- **YOUR TASK**: Print exactly what the entries say, line by line, from the first line down to the one with "if (rst || load_mid) begin", inclusive.

- **Data records**:
——————————

### src/rtl/zqc_pkg.sv
package zqc_pkg;
  typedef enum logic [1:0] {
    ZS_IDLE,
    ZS_SETTLE,
    ZS_EVAL,
    ZS_TRACK
  } zq_state_e;

  localparam int unsigned LEG_PU   = 0;
  localparam int unsigned LEG_PD   = 1;
  localparam int unsigned NUM_LEGS = 2;
endpackage

### src/rtl/zqc_code_reg.sv
module zqc_code_reg #(
  parameter int unsigned CODE_W = 6
) (
  input  logic              clk,
  input  logic              rst,
  input  logic              load_mid,
  input  logic              step_en,
  input  logic              step_up,
  output logic [CODE_W-1:0] code,
  output logic              at_max,
  output logic              at_min
);
  localparam logic [CODE_W-1:0] CODE_MID = CODE_W'(1) << (CODE_W - 1);
  localparam logic [CODE_W-1:0] CODE_TOP = '1;

  assign at_max = (code == CODE_TOP);
  assign at_min = (code == '0);

  always_ff @(posedge clk) begin
    if (rst || load_mid) begin
      code <= CODE_MID;
    end else if (step_en) begin
      if (step_up && !at_max) begin
        code <= code + 1'b1;
      end else if (!step_up && !at_min) begin
        code <= code - 1'b1;
      end
    end
  end

  AST_CODE_ONE_STEP: assert property (@(posedge clk) disable iff (rst)
    (!$past(rst) && !$past(load_mid)) |->
      (((int'(code) - int'($past(code))) <= 1) && ((int'(code) - int'($past(code))) >= -1)));

  AST_CODE_SAT_TOP: assert property (@(posedge clk) disable iff (rst)
    (!$past(rst) && !$past(load_mid) && $past(step_en) && $past(step_up) && ($past(code) == CODE_TOP))
      |-> (code == CODE_TOP));

  AST_CODE_SAT_BOTTOM: assert property (@(posedge clk) disable iff (rst)
    (!$past(rst) && !$past(load_mid) && $past(step_en) && !$past(step_up) && ($past(code) == '0))
      |-> (code == '0));
endmodule

### src/rtl/zqc_settle_timer.sv
module zqc_settle_timer #(
  parameter int unsigned SETTLE_CYC = 4
) (
  input  logic clk,
  input  logic rst,
  input  logic run,
  output logic done
);
  localparam int unsigned CW = (SETTLE_CYC < 2) ? 1 : $clog2(SETTLE_CYC + 1);

  logic [CW-1:0] cnt_q;

  assign done = (cnt_q == CW'(SETTLE_CYC - 1));

  always_ff @(posedge clk) begin
    if (rst || !run) begin
      cnt_q <= '0;
    end else if (!done) begin
      cnt_q <= cnt_q + 1'b1;
    end
  end
endmodule

### src/rtl/zqc_interval_timer.sv
module zqc_interval_timer #(
  parameter int unsigned IVL_W = 20
) (
  input  logic             clk,
  input  logic             rst,
  input  logic             reload,
  input  logic [IVL_W-1:0] reload_val,
  output logic             expired
);
  logic [IVL_W-1:0] cnt_q;

  assign expired = (cnt_q == '0);

  always_ff @(posedge clk) begin
    if (rst) begin
      cnt_q <= '0;
    end else if (reload) begin
      cnt_q <= reload_val;
    end else if (!expired) begin
      cnt_q <= cnt_q - 1'b1;
    end
  end

  AST_IVL_REARMED: assert property (@(posedge clk) disable iff (rst)
    (!$past(rst) && $past(reload) && ($past(reload_val) != '0)) |-> !expired);
endmodule

### src/rtl/zqc_cal_ctrl.sv
module zqc_cal_ctrl
  import zqc_pkg::*;
#(
  parameter int unsigned CODE_W     = 6,
  parameter int unsigned SETTLE_CYC = 4,
  parameter int unsigned IVL_W      = 20,
  parameter int unsigned CAL_BUDGET = 350
) (
  input  logic              clk,
  input  logic              rst,
  input  logic              cal_start,
  input  logic              cmp_pu_low,
  input  logic              cmp_pd_low,
  input  logic              refresh_stb,
  input  logic              rd_busy,
  input  logic [IVL_W-1:0]  ivl_cfg,
  output logic [CODE_W-1:0] pu_code,
  output logic [CODE_W-1:0] pd_code,
  output logic              cal_done,
  output logic              code_apply
);
  localparam int unsigned BUD_W = $clog2(CAL_BUDGET + 1) + 1;

  zq_state_e state_q;
  logic      leg_q;
  logic      first_q;
  logic      dir_q;
  logic      done_q;
  logic      apply_q;
  logic      pend_q;

  logic [NUM_LEGS-1:0] cmp_v;
  logic [NUM_LEGS-1:0] step_en_v;
  logic [NUM_LEGS-1:0] at_max_v;
  logic [NUM_LEGS-1:0] at_min_v;
  logic [CODE_W-1:0]   code_v [NUM_LEGS];

  logic settle_done;
  logic ivl_expired;
  logic ivl_reload;
  logic cur_cmp;
  logic reverse;
  logic blocked;
  logic leg_stop;
  logic start_ok;
  logic eligible;
  logic upd;

  assign cmp_v    = {cmp_pd_low, cmp_pu_low};
  assign cur_cmp  = cmp_v[leg_q];
  assign reverse  = !first_q && (cur_cmp != dir_q);
  assign blocked  = cur_cmp ? at_max_v[leg_q] : at_min_v[leg_q];
  assign leg_stop = reverse || blocked;
  assign start_ok = cal_start && ((state_q == ZS_IDLE) || (state_q == ZS_TRACK));
  assign eligible = pend_q || (ivl_expired && refresh_stb);
  assign upd      = (state_q == ZS_TRACK) && !cal_start && eligible && !rd_busy;

  assign ivl_reload = ((state_q == ZS_EVAL) && leg_stop && (leg_q == 1'(LEG_PD))) || upd;

  for (genvar g = 0; g < NUM_LEGS; g++) begin : g_leg
    assign step_en_v[g] = ((state_q == ZS_EVAL) && !leg_stop && (leg_q == 1'(g))) || upd;

    zqc_code_reg #(.CODE_W(CODE_W)) u_code (
      .clk      (clk),
      .rst      (rst),
      .load_mid (start_ok),
      .step_en  (step_en_v[g]),
      .step_up  (cmp_v[g]),
      .code     (code_v[g]),
      .at_max   (at_max_v[g]),
      .at_min   (at_min_v[g])
    );
  end

  zqc_settle_timer #(.SETTLE_CYC(SETTLE_CYC)) u_settle (
    .clk  (clk),
    .rst  (rst),
    .run  (state_q == ZS_SETTLE),
    .done (settle_done)
  );

  zqc_interval_timer #(.IVL_W(IVL_W)) u_ivl (
    .clk        (clk),
    .rst        (rst),
    .reload     (ivl_reload),
    .reload_val (ivl_cfg),
    .expired    (ivl_expired)
  );

  always_ff @(posedge clk) begin
    if (rst) begin
      state_q <= ZS_IDLE;
      leg_q   <= 1'(LEG_PU);
      first_q <= 1'b1;
      dir_q   <= 1'b0;
      done_q  <= 1'b0;
      apply_q <= 1'b0;
      pend_q  <= 1'b0;
    end else begin
      apply_q <= 1'b0;
      if (start_ok) begin
        state_q <= ZS_SETTLE;
        leg_q   <= 1'(LEG_PU);
        first_q <= 1'b1;
        done_q  <= 1'b0;
        pend_q  <= 1'b0;
      end else begin
        case (state_q)
          ZS_SETTLE: begin
            if (settle_done) state_q <= ZS_EVAL;
          end
          ZS_EVAL: begin
            if (leg_stop) begin
              if (leg_q == 1'(LEG_PU)) begin
                leg_q   <= 1'(LEG_PD);
                first_q <= 1'b1;
                state_q <= ZS_SETTLE;
              end else begin
                state_q <= ZS_TRACK;
                done_q  <= 1'b1;
                apply_q <= 1'b1;
                pend_q  <= 1'b0;
              end
            end else begin
              dir_q   <= cur_cmp;
              first_q <= 1'b0;
              state_q <= ZS_SETTLE;
            end
          end
          ZS_TRACK: begin
            if (upd) begin
              apply_q <= 1'b1;
              pend_q  <= 1'b0;
            end else if (eligible) begin
              pend_q  <= 1'b1;
            end
          end
          default: ;
        endcase
      end
    end
  end

  assign pu_code    = code_v[LEG_PU];
  assign pd_code    = code_v[LEG_PD];
  assign cal_done   = done_q;
  assign code_apply = apply_q;

  logic [BUD_W-1:0] cal_cyc_q;
  always_ff @(posedge clk) begin
    if (rst || (state_q == ZS_IDLE) || (state_q == ZS_TRACK)) begin
      cal_cyc_q <= '0;
    end else if (cal_cyc_q != '1) begin
      cal_cyc_q <= cal_cyc_q + 1'b1;
    end
  end

  AST_CAL_BUDGET: assert property (@(posedge clk) disable iff (rst)
    (cal_cyc_q < BUD_W'(CAL_BUDGET)));

  AST_HOLD_DURING_READ: assert property (@(posedge clk) disable iff (rst)
    (!$past(rst) && (state_q == ZS_TRACK) && ($past(state_q) == ZS_TRACK) && $past(rd_busy))
      |-> ($stable(pu_code) && $stable(pd_code) && !code_apply));

  AST_DONE_APPLY_PULSE: assert property (@(posedge clk) disable iff (rst)
    $rose(cal_done) |-> code_apply);
endmodule

### config.mk
export PLATFORM = sky130hd
export DESIGN_NAME = zqc_cal_ctrl
export DESIGN_NICKNAME = d
export VERILOG_FILES = /design/src/rtl/zqc_pkg.sv /design/src/rtl/zqc_code_reg.sv /design/src/rtl/zqc_settle_timer.sv /design/src/rtl/zqc_interval_timer.sv /design/src/rtl/zqc_cal_ctrl.sv
export SDC_FILE = /design/constraint.sdc
export NUM_CORES = 1
export LEC_CHECK = 0
export BUFFER_PORTS_ARGS = -buffer_cell sky130_fd_sc_hd__buf_2
export CAP_MARGIN = 15
export CORE_ASPECT_RATIO = 1.2
export CORE_MARGIN = 1
export CORE_UTILIZATION = 38
export CTS_CLUSTER_SIZE = 40
export DETAILED_ROUTE_END_ITERATION = 7
export GPL_TIMING_DRIVEN = 1
export PLACE_DENSITY_LB_ADDON = 0.05
export SYNTH_ARGS = -nofsm -noshare
export SYNTH_HDL_FRONTEND = slang
export SYNTH_SLANG_ARGS = --single-unit
### constraint.sdc
create_clock -name clk -period 2.4 [get_ports clk]
set_input_delay 0.48 -clock clk [delete_from_list [all_inputs] [get_ports clk]]
set_output_delay 0.48 -clock clk [all_outputs]
set_load 0.02 [all_outputs]
# After elaboration in Yosys (flattened, before gate mapping)
# Cells that the tools add are included.
dict set report word_totals {
  regBits 43
  wordCells 118
  in_bits 27
}
dict set report op_classes {
  n_lt_le_gt_ge 1
  n_eq_ne 14
  n_reduce_logical 53
  bitwise_logic 3
  muxes 29
  add_sub_neg 6
}
# cell n
set ops {}
lappend ops {{20-bit two-way mux} 2}
lappend ops {{6-bit two-way mux} 4}
lappend ops {{20-bit zero test} 1}
lappend ops {{20-bit by 1-bit subtractor with 20-bit output (second input constant)} 1}
lappend ops {{1-bit two-way mux} 17}
lappend ops {{1-bit logical AND} 15}
lappend ops {{6-bit by 1-bit adder with 6-bit output (second input constant)} 2}
lappend ops {{6-bit equality test (second input constant)} 2}
lappend ops {{6-bit zero test} 2}
lappend ops {{2-bit AND reduction} 6}
lappend ops {{6-bit by 1-bit subtractor with 6-bit output (second input constant)} 2}
lappend ops {{1-bit zero test} 11}
lappend ops {{1-bit logical OR} 8}
lappend ops {{2-bit != test (second input constant)} 4}
lappend ops {{2-bit nonzero test} 4}
lappend ops {{2-bit two-way mux} 3}
lappend ops {{3-bit != test (second input constant)} 2}
lappend ops {{3-bit AND reduction} 2}
lappend ops {{2-bit equality test (second input constant)} 2}
lappend ops {{1-bit case mux with 2 select lines} 2}
lappend ops {{2-bit case mux with 2 select lines} 1}
lappend ops {{4-bit AND reduction} 1}
lappend ops {{3-bit by 1-bit adder with 3-bit output (second input constant)} 1}
lappend ops {{3-bit by 2-bit equality test with 1-bit output (second input constant)} 1}
lappend ops {{other kinds (8)} 10}

# Longest topological paths before layout
# Gate-level depths: netlist of run 1.
dict set report depth {
  word_depth 10
  depth_mapped 10
}

# Hierarchy
# From an unflattened synthesis of run 1, not the netlist that was laid out.
dict set report hier_totals {
  cells_unflattened 338
  area_unflattened_um2 2962.8
}
# mod area_per_inst_um2 n_inst cells_per_inst
set modules_own_cells {}
lappend modules_own_cells {zqc_interval_timer 1249.9 1 148}
lappend modules_own_cells {zqc_code_reg 509.2 2 56}
lappend modules_own_cells {zqc_cal_ctrl 546.8 1 64}
lappend modules_own_cells {zqc_settle_timer 147.6 1 14}

# Least setup slack after synthesis of run 1
# OpenSTA, ideal clock, no wires.
dict set report synth_timing {
  path_type {register to register}
  from {register g_leg[0].u_code.code[3]}
  to {register g_leg[0].u_code.code[5]}
  path_slack_ps -104
  path_stages_with_launch 11
  arrival_ps 2432
  setup_time_ps 72
  path_buffers 0
  t_required_ps 2328
  path_cell_list {dfxtp_1 > and4_1 > nand3_1 > nand2_1 > ha_1 > a21oi_1 > nor2_1 > a2111oi_0 > xnor2_1 > a211oi_1 > mux2i_1}
}
dict set report synth_via {
  elab_chain_len 10
}
# item line_no
set synth_rtl {}
lappend synth_rtl {{from (decl)} zqc_code_reg.sv:9} ;# output logic [CODE_W-1:0] code,
lappend synth_rtl {{from (signal assigned)} zqc_code_reg.sv:24} ;# code <= code + 1'b1;
lappend synth_rtl {{from (signal assigned)} zqc_code_reg.sv:26} ;# code <= code - 1'b1;
lappend synth_rtl {{6-bit equality test / 6-bit zero test (equally long branches)} {zqc_code_reg.sv:16, zqc_code_reg.sv:17}}
lappend synth_rtl {{1-bit two-way mux (implied by the code) (2 in series)} zqc_cal_ctrl.sv:52} ;# assign blocked = cur_cmp ? at_max_v[leg_q] : at_min_v[leg_q];
lappend synth_rtl {{1-bit two-way mux} zqc_cal_ctrl.sv:52}
lappend synth_rtl {{1-bit logical OR} zqc_cal_ctrl.sv:53} ;# assign leg_stop = reverse || blocked;
lappend synth_rtl {{1-bit zero test} zqc_cal_ctrl.sv:61} ;# assign step_en_v[g] = ((state_q == ZS_EVAL) && !leg_stop && (leg_q == 1'(g))) || upd;
lappend synth_rtl {{1-bit logical AND (2 in series)} zqc_cal_ctrl.sv:61}
lappend synth_rtl {{1-bit logical OR} zqc_cal_ctrl.sv:61}
lappend synth_rtl {{2-bit AND reduction (no source line)} --}
# Parallel ways exist; a longest one is shown, timed or not. The select of a mux whose other input is x is not followed.
# A chain may end at the register's enable or synchronous reset.

# Worst setup path in the final report of run 1
dict set report layout_timing {
  from {register g_leg[1].u_code.code[2]}
  to {register pend_q}
}
dict set report layout_via {
  elab_chain_len 7
}
# item line_no
set layout_rtl {}
lappend layout_rtl {{from (decl)} zqc_code_reg.sv:9}
lappend layout_rtl {{from (signal assigned)} zqc_code_reg.sv:24}
lappend layout_rtl {{from (signal assigned)} zqc_code_reg.sv:26}
lappend layout_rtl {{6-bit equality test / 6-bit zero test (equally long branches)} {zqc_code_reg.sv:16, zqc_code_reg.sv:17}}
lappend layout_rtl {{1-bit two-way mux (implied by the code) (2 in series)} zqc_cal_ctrl.sv:52}
lappend layout_rtl {{1-bit two-way mux (*)} zqc_cal_ctrl.sv:52}
lappend layout_rtl {{1-bit logical OR (*)} zqc_cal_ctrl.sv:53}
lappend layout_rtl {{2-bit != test (no source line) (*)} --}
lappend layout_rtl {{4-bit AND reduction (no source line) (*)} --}
lappend layout_rtl {{to (signal assigned)} zqc_cal_ctrl.sv:98} ;# pend_q <= 1'b0;
lappend layout_rtl {{to (signal assigned)} zqc_cal_ctrl.sv:106} ;# pend_q <= 1'b0;
lappend layout_rtl {{to (signal assigned)} zqc_cal_ctrl.sv:122} ;# pend_q <= 1'b0;
lappend layout_rtl {{to (decl)} zqc_cal_ctrl.sv:30} ;# logic pend_q;
# Mark *: on every way between the ends. The rest lies on a longest branch, timed or not. The select of a mux whose other input is x is not followed.

==> reports/metrics.cfg, run 1 <==
[status]
status=completed

[logic_synthesis]
yosys.cell_types.count=52
yosysTopAreaCell=dfxtp_1
ys_warn_count=0
syn_area_per_cell_sq_um=8.053
ys.flop_type=dfxtp_1
yosysSeqAreaShare_pct=30.89
synthCells=346
ys_seq_elements=43
synth_area_sq_um=2786
synth.area.top_cells=dfxtp_1 (31%), ha_1 (6.7%), o21ai_0 (5.2%), xor2_1 (5.0%), a21oi_1 (4.8%)
yosysTopAreaCellShare_pct=30.89
synth_fp_nets=390
synth_edf_count=0
synth-async-reset-ratio_pct=0

[floorplan]
io_pins=41
num_rows=33
die_w_um=80.17
core_area_sq_um=6978
die_area_sq_um=7681
start_util_pct=39.93
die_h_um=95.81

[timing]
setup_viol=0
fmax_ghz=0.4485
finalHoldViolations=0
fin_worst_skew_ns=0.009993
report.final.slew_viol_count=0
setup_tns_ns=0
relSlewSlack_pct=49.87
fin_crit_ns=2.229
post-route-period-util_pct=92.89
tightest_slew_ns=0.7496
postLayoutSetupSlackWorst_ns=0.1705
rsz0062_at_grt=false

[cts]
cts-root-buf=clkbuf_8
path_clk_slew_ns=0.09
cts_buffer_depth=2
numCtsBuffers=5
clock-sinks=43
worst_skew_pair.late_latency_ns=0.30
tritoncts=yes
post_cts_buffers=0
cts_max_level=2

[setup_path]
worstSetupPathType=flop to flop
crit_fanout=6
r2r_slack_ns=0.17
cp.arrival_ns=2.45
setup.worst_path.start_class=flop
crit_required_ns=2.62
crit_path_end_kind=flop

[hold_path]
hold_class=input pin to flop

[finish]
finalNonFillerCells=500
regArea_sq_um=868.3
final_cell_mix=buf_2 (40), dfxtp_1 (37), buf_4 (32)
final_common_cell=buf_2
num_antenna_cells=0
drive_gt1_share_pct=24.46
final_nets=458
fillers=725
multi_input_comb_area_sq_um=1913
area_delta_synth_final_pct=23.89

[route]
wirelength_mm=6.967
wl_per_cell_um=13.93
vias_per_cell=5.342
first_iter_violations=77
ant_nets=0
route.vias.total=2671
drc=0
drtPass1Iterations=4

[global_route]
grt_pass1_wl_mm=11.35
grt_pass1_vias=2481
grt.overflow.total=0
grt_max_degree=30
antenna_found_initial=0
grtUsageTotal_pct=18.89

[placed_design]
io_buffers=40
dp.cells=494
hpwl_mm=5.147
gp_routability_congestion=0.8185
dp_slack_ns=-0.03718

[pwr]
powerDensity_nw_per_um2=730.4
leakage_nw=1.511
vdd_ir_drop_max_uv=361.7
power_mw=2.521

[flow_run]
maxCapViolCount=0

where the power goes:
group	internal [mW]	switching, mW	leakage (nW)
clock	0.195	0.246	0.0371
combinational	0.538	0.595	1.12
sequential	0.831	0.117	0.352
path summary, 6_finish.rpt:
path                            from         endpoint  depth (start not counted)
max          g_leg[1].u_code.code[2]           pend_q                          7
min                      ivl_cfg[17]  u_ivl.cnt_q[17]                          3
max reg2reg  g_leg[1].u_code.code[2]           pend_q                          7
min reg2reg                 cal_done         cal_done                          2
metrics by stage:
stage	cell area, sq um	hold slack (ns)	util [%]
finish	3452	0.4294	49.47
global route	3452	0.4371	49.47
CTS	3372	0.4257	48.32
global placement	3293	0.4636	47.19
detailed placement	3293	0.4707	47.19
floorplan	2795	0.4585	-
cells in the mapped netlist, drive strengths merged, types with 2 or more instances:
cell,count
buf,4
inv,13
xor2,16
fa,2
o21ai,32
xnor2,10
nor2b,2
ha,15
a2111oi,2
and3,3
o221ai,2
nand2b,16
nor3,11
nor4,7
mux2i,13
a21oi,27
nor2,29
nand2,30
nand4,18
and4,2
or3,2
clkbuf,7
a21o,2
or4,2
a211oi,2
nand3,18
dfxtp,43
worst max-delay path, stage by stage, from the launching register on:
cell	delay, ns
dfxtp_1	0.34
and4_1	0.23
nand3_2	0.11
buf_4	0.18
mux2i_1	0.34
o32ai_1	0.29
or4_1	0.55
a21oi_1	0.12
per-layer routing:
metal | vias to the layer above | global-route usage, % | share of wire [%]
met4 | 0 | 4.464 | 0.66
met2 | 34 | 36.40 | 53
met3 | 4 | 3.033 | 2.4
met5 | - | 0 | 0
met1 | 1243 | 21.48 | 44
li1 | 1390 | - | -
state kept, by name, summed over array words and instances, names as in the netlist:
signal             count
state_q                2
code_apply             1
g_leg.u_code.code     12
u_ivl.cnt_q           20
cal_done               1
first_q                1
pend_q                 1
leg_q                  1
dir_q                  1
u_settle.cnt_q         3
logic make-up (layout without fill, tap and decap cells):
family                   Yosys count  count (layout)  synth area share [%]
AND/OR/NAND/NOR                  144             144                 27.39
AO/OA/AOI/OAI                     78              78                 16.70
flip-flops                        43              43                 30.89
XOR/XNOR                          26              26                 8.172
buffers and inverters             24              91                 3.592
adder cells (fa/ha/maj)           17              17                 8.172
multiplexers                      14              14                 5.074
final cells by class:
type                       instances  share of cell area (%)
sequential                        43                   25.15
inverter                          13                   1.414
clock buffer                       6                   2.102
multi-input combinational        279                   55.42
timing repair buffer              72                   12.76
tap                               87                   3.153
what timing repair did:
item                       in CTS  in global routing
setup endpoints to repair       2                  3
resized for setup               2                 11
hold buffers                    0                  0
pin swaps                       0                  3
No activity file was read; power rests on OpenSTA's default activity.
==> run 2: changes to the inputs <==
--- a/config.mk
+++ b/config.mk
@@ -9,7 +9,7 @@
 export CAP_MARGIN = 15
 export CORE_ASPECT_RATIO = 1.2
 export CORE_MARGIN = 1
-export CORE_UTILIZATION = 38
+export CORE_UTILIZATION = 48
 export CTS_CLUSTER_SIZE = 40
 export DETAILED_ROUTE_END_ITERATION = 7
 export GPL_TIMING_DRIVEN = 1
==> run 2 against run 1 <==
  * Count of clock-buffer cells in the layout stayed put
  * Die area is 20% lower
  * Non-clock buffer count is 3 lower
  * Utilization is 12 points higher
  * Power is 4.3% higher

——————————

- **EXERCISE ANSWER**:
### src/rtl/zqc_pkg.sv
package zqc_pkg;
  typedef enum logic [1:0] {
    ZS_IDLE,
    ZS_SETTLE,
    ZS_EVAL,
    ZS_TRACK
  } zq_state_e;

  localparam int unsigned LEG_PU   = 0;
  localparam int unsigned LEG_PD   = 1;
  localparam int unsigned NUM_LEGS = 2;
endpackage

### src/rtl/zqc_code_reg.sv
module zqc_code_reg #(
  parameter int unsigned CODE_W = 6
) (
  input  logic              clk,
  input  logic              rst,
  input  logic              load_mid,
  input  logic              step_en,
  input  logic              step_up,
  output logic [CODE_W-1:0] code,
  output logic              at_max,
  output logic              at_min
);
  localparam logic [CODE_W-1:0] CODE_MID = CODE_W'(1) << (CODE_W - 1);
  localparam logic [CODE_W-1:0] CODE_TOP = '1;

  assign at_max = (code == CODE_TOP);
  assign at_min = (code == '0);

  always_ff @(posedge clk) begin
    if (rst || load_mid) begin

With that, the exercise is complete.